When the value of a customer falls from gold to silver

Since shoppers started receiving “S&H Green Stamps” for qualifying purchases, or “depression glass” for buying Quaker Oats, loyalty rewards have been popular with consumers. The science of loyalty marketing was elevated even further when Braniff Airways introduced the first frequent-flyer program in 1980… and the strategy has become easier and more efficient as technology and the Internet have made it easy to measure and manage customer loyalty.

But what happens when an “A” client drops to “B” status? One recent study suggests that when a customer is demoted, the harm caused by the demotion can outweigh the original goodwill that was generated by the rewards program in the first place.

You can read a briefing about the study at the ANA Journal of Marketing web site; the story contains a link to the actual report.

Implications: At a time when many consumers are cutting back… companies might see many customers fall from “gold” status to merely “silver” (or from platinum to gold, from first- to second-class, five-star to four, et al).
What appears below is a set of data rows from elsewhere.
Context: an optimization exercise on an open-source flow, tuned for a short achievable clock period and few clock cycles. The choices shown serve that exercise and are no tape-out recipe. In this exercise RTL edits were held to simulation tests only and were not proved equivalent to the original. Power is estimated from default activity; no workload was simulated.

==> module dcache_ctrl, before the edit <==
module dcache_ctrl #(
  parameter int INDEX_BITS = 4
) (
  input  logic        clk,
  input  logic        rst,
  input  logic [31:0] address,
  input  logic [31:0] writeData,
  input  logic        memRead,
  input  logic        memWrite,
  output logic [31:0] readData,
  output logic        hit,
  output logic        memReq,
  output logic        memWe,
  output logic [31:0] memAddr,
  output logic [31:0] memWriteData,
  input  logic        memReady,
  input  logic [31:0] memReadData
);
  localparam int LINE_WORDS = 4;
  localparam int LINES      = 1 << INDEX_BITS;
  localparam int SLOTS      = LINES * LINE_WORDS;
  localparam int TAG_W      = 28 - INDEX_BITS;
  logic [SLOTS-1:0]      wvalid;
  logic [TAG_W-1:0]      tag_arr  [LINES];
  logic [31:0]           data_arr [SLOTS];
  logic                  cv;         
  logic                  hit_q;      
  logic                  cand_q;     
  logic [31:0]           rp_q;
  logic [31:0]           rq0_q;
  logic [31:0]           rq1_q;
  logic                  mreq_q;     
  logic                  mwe_q;      
  logic                  we_q;       
  logic [31:2]           maddr_q;    
  logic [31:0]           mwd_q;      
  logic                  mown_q;     
  logic [SLOTS-1:0]      sdec_q;     
  logic                  rf_active;
  logic [27:0]           rf_line;    
  logic [1:0]            rf_word;    
  logic [1:0]            rf_cnt;     
  logic                  tw_q;       
  logic [SLOTS-1:0]      rfdec_q;    
  logic                  unused_byte_offset;
  assign unused_byte_offset = ^address[1:0];
  logic [31:2]           a;
  logic [1:0]            a_word;
  logic [INDEX_BITS-1:0] a_index;
  logic [TAG_W-1:0]      a_tag;
  logic [5:0]            a_slot;
  assign a       = address[31:2];
  assign a_word  = a[3:2];
  assign a_index = a[3+INDEX_BITS:4];
  assign a_tag   = a[31:4+INDEX_BITS];
  assign a_slot  = a[3+INDEX_BITS:2];
  logic req, is_st, is_ld;
  assign req   = memRead || memWrite;
  assign is_st = memWrite;
  assign is_ld = memRead && !memWrite;
  logic [LINES-1:0] tag_m, word_v;
  always_comb begin
    for (int i = 0; i < LINES; i++) begin
      tag_m[i]  = (tag_arr[i] == a_tag);
      word_v[i] = tag_m[i] && wvalid[i*LINE_WORDS + a_word];
    end
  end
  logic rf_on;    
  assign rf_on = rf_active && !mwe_q;
  logic tag_eq, word_valid, line_pend, match;
  assign tag_eq     = tag_m[a_index];
  assign word_valid = word_v[a_index];
  assign line_pend  = rf_active && (rf_line == a[31:4]);
  assign match      = rf_on && ({rf_line, rf_word} == a);
  assign memReq       = mreq_q;
  assign memWe        = we_q;
  assign memAddr      = {maddr_q, 2'b00};
  assign memWriteData = mwd_q;
  logic rf_beat, rf_last, rf_busy;
  assign rf_beat = rf_on && memReady;
  assign rf_last = rf_beat && (rf_cnt == 2'd3);
  assign rf_busy = rf_active && !rf_last;    
  logic done, act;
  assign done = hit_q || (cand_q && memReady);
  assign act  = req && !done;    
  assign hit  = done;
  assign readData = rq0_q | rq1_q | (memReadData & rp_q);
  logic ld_go;    
  assign ld_go = act && is_ld && !line_pend && !rf_busy;
  logic start_rf;
  assign start_rf = ld_go && !word_valid;
  logic ld_next;
  assign ld_next = cv && (start_rf ||
                   (line_pend && !rf_last && !match &&
                    ((rf_beat ? rf_word + 2'd1 : rf_word) == a_word)));
  logic st_hold, ld_cand;
  assign st_hold = act && is_st;              
  assign ld_cand = act && is_ld && ld_next;   
  always_ff @(posedge clk or posedge rst) begin
    if (rst) begin
      cv        <= 1'b0;
      hit_q     <= 1'b0;
      cand_q    <= 1'b0;
      mreq_q    <= 1'b0;
      mwe_q     <= 1'b0;
      we_q      <= 1'b0;
      rf_active <= 1'b0;
      tw_q      <= 1'b0;
      wvalid    <= '0;
    end else begin
      cv     <= act;
      hit_q  <= act && is_ld && (word_valid || (match && memReady));
      cand_q <= st_hold || ld_cand;
      rf_active <= rf_busy || start_rf;
      tw_q      <= start_rf;
      mreq_q    <= st_hold || rf_busy || start_rf;
      mwe_q     <= st_hold;
      we_q      <= st_hold || !(rf_busy || start_rf);
      for (int s = 0; s < SLOTS; s++) begin
        if (rf_beat && rfdec_q[s]) wvalid[s] <= 1'b1;
      end
      for (int i = 0; i < LINES; i++) begin
        if (ld_go && !word_v[i] && a_index == i) wvalid[i*LINE_WORDS +: LINE_WORDS] <= '0;
      end
    end
  end
  logic [31:0] lo_n, hi_n;
  logic        pass_n;
  assign lo_n = match ? memReadData : (a_slot[5] ? 32'd0 : data_arr[{1'b0, a_slot[4:0]}]);
  assign hi_n = (match || !a_slot[5]) ? 32'd0 : data_arr[{1'b1, a_slot[4:0]}];
  assign pass_n  = cv && !match;
  logic [31:0] wdata;
  assign wdata = mwe_q ? writeData : memReadData;    
  always_ff @(posedge clk) begin
    rp_q  <= lo_n | {32{pass_n}};
    rq0_q <= lo_n & {32{!pass_n}};
    rq1_q <= hi_n & {32{!pass_n}};
    if (rf_busy) begin
      rf_line <= rf_line;
      rf_word <= rf_beat ? rf_word + 2'd1 : rf_word;
      rf_cnt  <= rf_beat ? rf_cnt + 2'd1 : rf_cnt;
      if (rf_beat) begin
        for (int s = 0; s < SLOTS; s++) begin
          rfdec_q[s] <= rfdec_q[(s & ~(LINE_WORDS-1)) | ((s + LINE_WORDS - 1) & (LINE_WORDS-1))];
        end
      end
    end else begin
      rf_line <= a[31:4];
      rf_word <= a_word;
      rf_cnt  <= 2'd0;
      for (int s = 0; s < SLOTS; s++) rfdec_q[s] <= (a_slot == s);
    end
    if (rf_busy && !st_hold) maddr_q <= {rf_line, rf_beat ? rf_word + 2'd1 : rf_word};
    else                     maddr_q <= a;
    mwd_q <= writeData;
    if (!mwe_q) begin
      mown_q <= tag_eq;
      for (int s = 0; s < SLOTS; s++) sdec_q[s] <= (a_slot == s);
    end
    for (int s = 0; s < SLOTS; s++) begin
      if ((rf_on && rfdec_q[s]) ||
          (mwe_q && mown_q && sdec_q[s])) data_arr[s] <= wdata;
    end
    if (tw_q) tag_arr[rf_line[INDEX_BITS-1:0]] <= rf_line[27:INDEX_BITS];
  end
endmodule
clock: 6.0 ns
lec_check: 0
abc_clock_period_in_ps: 500
cap_margin: 20
core_margin: 2
core_utilization: 55
setup_slack_margin: 3.5
slew_margin: 20
run.sh (not shown) runs the stock make flow with config.mk's settings and CLKGATE_MAP_FILE= SYNTH_SCRIPT=/design/flow/synth_recipe.tcl, a recipe that flattens the netlist after the stock synthesis.
Testbench counts at the start, summed over its fixed seeds: cycles 44,488.
Rerun with:
--- a/flow/design.v
+++ b/flow/design.v
@@ -30,14 +30,17 @@
   logic [31:0]           rq0_q;
   logic [31:0]           rq1_q;
   logic                  mreq_q;     
   logic                  mwe_q;      
   logic                  we_q;       
-  logic [31:2]           maddr_q;    
-  logic [31:0]           mwd_q;      
+  logic                  nc_q;       
+  logic [31:2]           ap_q, aq_q;
+  logic                  pw_q;       
   logic                  mown_q;     
   logic [SLOTS-1:0]      sdec_q;     
+  logic [5:0]            sslot_q;    
+  logic [31:0]           sd_q;       
   logic                  rf_active;
   logic [27:0]           rf_line;    
   logic [1:0]            rf_word;    
   logic [1:0]            rf_cnt;     
   logic                  tw_q;       
@@ -70,54 +73,65 @@
   logic tag_eq, word_valid, line_pend, match;
   assign tag_eq     = tag_m[a_index];
   assign word_valid = word_v[a_index];
   assign line_pend  = rf_active && (rf_line == a[31:4]);
   assign match      = rf_on && ({rf_line, rf_word} == a);
-  assign memReq       = mreq_q;
+  logic st_now;    
+  assign st_now       = memWrite && nc_q;
+  assign memReq       = mreq_q || st_now;
   assign memWe        = we_q;
-  assign memAddr      = {maddr_q, 2'b00};
-  assign memWriteData = mwd_q;
+  assign memAddr      = {aq_q | (a & ap_q), 2'b00};
+  assign memWriteData = writeData;
   logic rf_beat, rf_last, rf_busy;
   assign rf_beat = rf_on && memReady;
   assign rf_last = rf_beat && (rf_cnt == 2'd3);
   assign rf_busy = rf_active && !rf_last;    
   logic done, act;
-  assign done = hit_q || (cand_q && memReady);
+  assign done = hit_q || (memReady && (cand_q || st_now));
   assign act  = req && !done;    
   assign hit  = done;
   assign readData = rq0_q | rq1_q | (memReadData & rp_q);
+  logic blk, blkd_q, cvx;
+  assign blk = pw_q && mown_q && (a_slot == sslot_q);
+  assign cvx = cv && !blkd_q;
   logic ld_go;    
   assign ld_go = act && is_ld && !line_pend && !rf_busy;
   logic start_rf;
   assign start_rf = ld_go && !word_valid;
   logic ld_next;
-  assign ld_next = cv && (start_rf ||
+  assign ld_next = cvx && (start_rf ||
                    (line_pend && !rf_last && !match &&
                     ((rf_beat ? rf_word + 2'd1 : rf_word) == a_word)));
   logic st_hold, ld_cand;
   assign st_hold = act && is_st;              
   assign ld_cand = act && is_ld && ld_next;   
   always_ff @(posedge clk or posedge rst) begin
     if (rst) begin
       cv        <= 1'b0;
       hit_q     <= 1'b0;
       cand_q    <= 1'b0;
+      nc_q      <= 1'b0;
+      pw_q      <= 1'b0;
+      blkd_q    <= 1'b0;
       mreq_q    <= 1'b0;
       mwe_q     <= 1'b0;
       we_q      <= 1'b0;
       rf_active <= 1'b0;
       tw_q      <= 1'b0;
       wvalid    <= '0;
     end else begin
       cv     <= act;
-      hit_q  <= act && is_ld && (word_valid || (match && memReady));
+      hit_q  <= act && is_ld && !blk && (word_valid || (match && memReady));
       cand_q <= st_hold || ld_cand;
       rf_active <= rf_busy || start_rf;
       tw_q      <= start_rf;
       mreq_q    <= st_hold || rf_busy || start_rf;
       mwe_q     <= st_hold;
       we_q      <= st_hold || !(rf_busy || start_rf);
+      nc_q      <= !(st_hold || rf_busy || start_rf) && !act;
+      pw_q      <= st_now && memReady;
+      blkd_q    <= blk;
       for (int s = 0; s < SLOTS; s++) begin
         if (rf_beat && rfdec_q[s]) wvalid[s] <= 1'b1;
       end
       for (int i = 0; i < LINES; i++) begin
         if (ld_go && !word_v[i] && a_index == i) wvalid[i*LINE_WORDS +: LINE_WORDS] <= '0;
@@ -126,13 +140,15 @@
   end
   logic [31:0] lo_n, hi_n;
   logic        pass_n;
   assign lo_n = match ? memReadData : (a_slot[5] ? 32'd0 : data_arr[{1'b0, a_slot[4:0]}]);
   assign hi_n = (match || !a_slot[5]) ? 32'd0 : data_arr[{1'b1, a_slot[4:0]}];
-  assign pass_n  = cv && !match;
+  assign pass_n  = cvx && !match;
+  logic        st_w;
   logic [31:0] wdata;
-  assign wdata = mwe_q ? writeData : memReadData;    
+  assign st_w  = mwe_q || pw_q;
+  assign wdata = st_w ? sd_q : memReadData;
   always_ff @(posedge clk) begin
     rp_q  <= lo_n | {32{pass_n}};
     rq0_q <= lo_n & {32{!pass_n}};
     rq1_q <= hi_n & {32{!pass_n}};
     if (rf_busy) begin
@@ -148,19 +164,25 @@
       rf_line <= a[31:4];
       rf_word <= a_word;
       rf_cnt  <= 2'd0;
       for (int s = 0; s < SLOTS; s++) rfdec_q[s] <= (a_slot == s);
     end
-    if (rf_busy && !st_hold) maddr_q <= {rf_line, rf_beat ? rf_word + 2'd1 : rf_word};
-    else                     maddr_q <= a;
-    mwd_q <= writeData;
+    if (rf_busy && !st_hold) begin
+      ap_q <= {rf_line, rf_beat ? rf_word + 2'd1 : rf_word};
+      aq_q <= {rf_line, rf_beat ? rf_word + 2'd1 : rf_word};
+    end else begin
+      ap_q <= '1;
+      aq_q <= '0;
+    end
     if (!mwe_q) begin
-      mown_q <= tag_eq;
+      mown_q  <= tag_eq;
+      sslot_q <= a_slot;
+      sd_q    <= writeData;
       for (int s = 0; s < SLOTS; s++) sdec_q[s] <= (a_slot == s);
     end
     for (int s = 0; s < SLOTS; s++) begin
       if ((rf_on && rfdec_q[s]) ||
-          (mwe_q && mown_q && sdec_q[s])) data_arr[s] <= wdata;
+          (st_w && mown_q && sdec_q[s])) data_arr[s] <= wdata;
     end
     if (tw_q) tag_arr[rf_line[INDEX_BITS-1:0]] <= rf_line[27:INDEX_BITS];
   end
 endmodule
Result:
- total power went up by 3.5%
- cell area went up by 0.37%
- combinational power came out higher by about 7%
- non-clock buffer count came out higher by 17
- utilization went down by 0.84 points
- critical path depth rises by 1
- worst setup slack degrades by 0.17 ns
- synthesized area increases by 1.9%
- cell count rises by 1.7%
- via count grows by 0.78%
- clock-buffer cell count goes up by 3
Testbench counts after the change, summed over its fixed seeds: cycles 42,733.

-- static timing again, ports no longer ideal --
Ports are ideal in the flow. The routed layouts listed here were re-timed in OpenROAD.
Step 1 assumes that a clkbuf_16 drives the clock port and a buf_2 every other input.
Step 2 times the ports against the registers' clock, not the clock port: input delays grow and output delays shrink by t, the midpoint of the rising clock arrivals with the driver on.
a / b / c = ideal ports / drivers / drivers and shift; a / b = the first two.
run | shift t [ns] | slack for setup (ns) | slew at the worst register clock pin (ns)
the first run | 1.044 | 2.991 / 2.899 / 2.114 | 0.07 / 0.07
the second run | 1.020 | 2.818 / 2.788 / 2.098 | 0.07 / 0.07
After both steps every run listed still meets setup and hold. For the first run, which loses most, drivers alone change the setup slack by -0.092 ns; drivers and shift together by -0.877 ns.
So the questions become:

  • If these people are still some of your most important customers, should you really send them any kind of signal that might indicate they’re now “second class?”
  • If they’re not earning platinum status, can you afford to give them platinum rewards?
  • Can you afford not to?
  • What kind of incentives might make the customer eager to resume (or re-earn) their elite status?
  • If you had it to do over again… how would you modify the terms of your rewards program?

If you grant someone “important status” for their patronage, taking that status away is likely to be interpreted by some consumers as a signal that your company considers them “un-important.” Of course, the best time to consider and mitigate the consequence of customer demotion is before a loyalty program is ever launched. But when recession might be causing many of your loyal customers to spend less… you may have no choice but to consider those consequences right now.